CORVALLIS, Ore. - A new study at Oregon State University could overturn conventional wisdom about the role of phytoplankton in the Earth's carbon cycle, potentially changing scientists' understanding of how global warming will alter the environment for marine life.

OSU researcher Michael Behrenfeld, an expert in marine plants, is leading a $30 million NASA-funded study of a phytoplankton "hot spot" in a triangle of ocean stretching from Woods Hole, Massachusetts to the Azores and north to Greenland's southern tip.

Behrenfeld's team will gather shipboard and in-ocean data from four sea cruises over the course of the five-year study. The two spring cruises will catch the North Atlantic plankton bloom - one of the biggest on the planet - in its most southerly latitude and follow it as it progresses north with the warming weather.

Simultaneously, aircraft will fly near the ship and take measurements of tiny airborne particles called aerosols, which are linked to plankton activity and which also play a big role in the Earth's energy cycle.  

Phytoplankton - which are an assortment of single-celled plants dwelling in the ocean's upper layer - are the foundation of the marine food web.

"They are tiny, but they're extremely abundant," said Behrenfeld. "If you look at the photosynthesis of all these microscopic plants on a global basis, it's the equivalent of the photosynthesis of all the plants on land." 

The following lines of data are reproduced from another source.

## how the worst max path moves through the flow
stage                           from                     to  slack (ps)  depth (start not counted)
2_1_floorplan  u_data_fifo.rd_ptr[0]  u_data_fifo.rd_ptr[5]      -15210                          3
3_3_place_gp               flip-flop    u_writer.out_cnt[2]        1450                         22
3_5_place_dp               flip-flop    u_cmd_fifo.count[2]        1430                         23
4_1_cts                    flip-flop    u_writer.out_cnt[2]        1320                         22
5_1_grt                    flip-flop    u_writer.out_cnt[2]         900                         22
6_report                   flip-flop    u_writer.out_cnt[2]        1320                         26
### config.mk
export PLATFORM = sky130hd
export DESIGN_NAME = image_mount_tracker
export DESIGN_NICKNAME = d
export VERILOG_FILES = /design/src/common/disk_bridge_pkg.sv /design/src/disk_bridge/image_mount_tracker.sv
export SDC_FILE = /design/constraint.sdc
export NUM_CORES = 1
export LEC_CHECK = 0
export BUFFER_PORTS_ARGS = -buffer_cell sky130_fd_sc_hd__buf_2
export CORE_ASPECT_RATIO = 1.1
export CORE_MARGIN = 1
export CORE_UTILIZATION = 40
export CTS_BUF_LIST = sky130_fd_sc_hd__clkbuf_2
export DETAILED_ROUTE_END_ITERATION = 12
export GPL_TIMING_DRIVEN = 0
export PLACE_DENSITY = 0.81
export SYNTH_ARGS = -nofsm -noshare
export SYNTH_HDL_FRONTEND = slang
export SYNTH_SLANG_ARGS = --single-unit
### constraint.sdc
create_clock -name clk_sys -period 2 [get_ports clk_sys]
set_clock_uncertainty 0.2 [all_clocks]
set_input_delay 0.4 -clock clk_sys [delete_from_list [all_inputs] [get_ports clk_sys]]
set_output_delay 0.4 -clock clk_sys [all_outputs]
set_load 0.02 [all_outputs]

As they capture sunlight and turn it into sugar, they become food for zooplankton (the animal variety of plankton), which are eaten in turn by other organisms, and so on up the chain.

Phytoplankton are present throughout the world's oceans and are most abundant in the high latitudes of the northern and southern hemispheres. In these cold, nutrient-rich waters, they typically undergo seasonal population explosions, or blooms.

For decades, scientists have attributed these blooms to springtime increases in sunlight and warming temperatures - much the same seasonal pattern that makes gardens bloom on land. This explanation is based on a limited number of measurements from ships in the early 20th century.

Under this traditional scenario, warmer oceans should produce bigger blooms, which should produce more food for ocean-dwelling life.

Yet satellite images suggest a different story, Behrenfeld said. Sophisticated instruments continuously monitor global plankton populations year-round by measuring shifts in light-wave frequencies that capture changes in phytoplankton abundance. Studying these images a few years ago, Behrenfeld noticed phytoplankton blooming when they shouldn't have been.

"In the middle of winter, in the worst conditions for growth, we saw that the pigment concentrations actually started to increase," he said. "That alone tells us that the old hypothesis is incorrect."

Behrenfeld proposes a different explanation: The blooms are born in early winter, when the ocean's upper waters - the so-called mixed layer - are agitated by strong winds. They also are churned by a process called thermal convection, in which the top tier of water gets cold and sinks, causing the warmer waters beneath to well up to the surface.

These physical forces cause a deepening of the mixed layer, and this, Behrenfeld believes, gives the phytoplankton room to spread out, making it easier for them to escape being eaten by zooplankton.

"You can think of phytoplankton as the grass and the zooplankton as the grazers - the cows, if you will," Behrenfeld explained. "The idea is that these strong physical processes deepen the mixing layer and dilute the phytoplankton to such low levels that the zooplankton can't effectively feed on them."

He hypothesizes that the phytoplankton take advantage of their competitive edge to out-multiply their grazers and begin a population increase that culminates in a spring bloom.

If the winter turbulence of the ocean is what triggers a plankton bloom, as Behrenfeld believes, and not spring warming, then a warming ocean should produce smaller blooms, reducing photosynthesis and potentially limiting the ocean's food supply.

The new study will provide the measurements needed to test this hypothesis and compare it to the traditional explanation.

"Our investigation will address two basic questions," Behrenfeld said. "First, what processes allow the bloom to be recreated each year? And second, how do blooms impact atmospheric aerosols and clouds? By answering these questions, we will be able to make better predictions on how marine ecosystems, including fisheries, will be affected."

The NASA team includes four other researchers from OSU's College of Agricultural Sciences (Stephen Giovannoni, Kimberly Halsey, Allen Milligan and Toby Westberry) and scientists from NASA, the Woods Hole Oceanographic Institute and six other U.S. universities. Almost $4 million of the grant funds will go to the OSU team.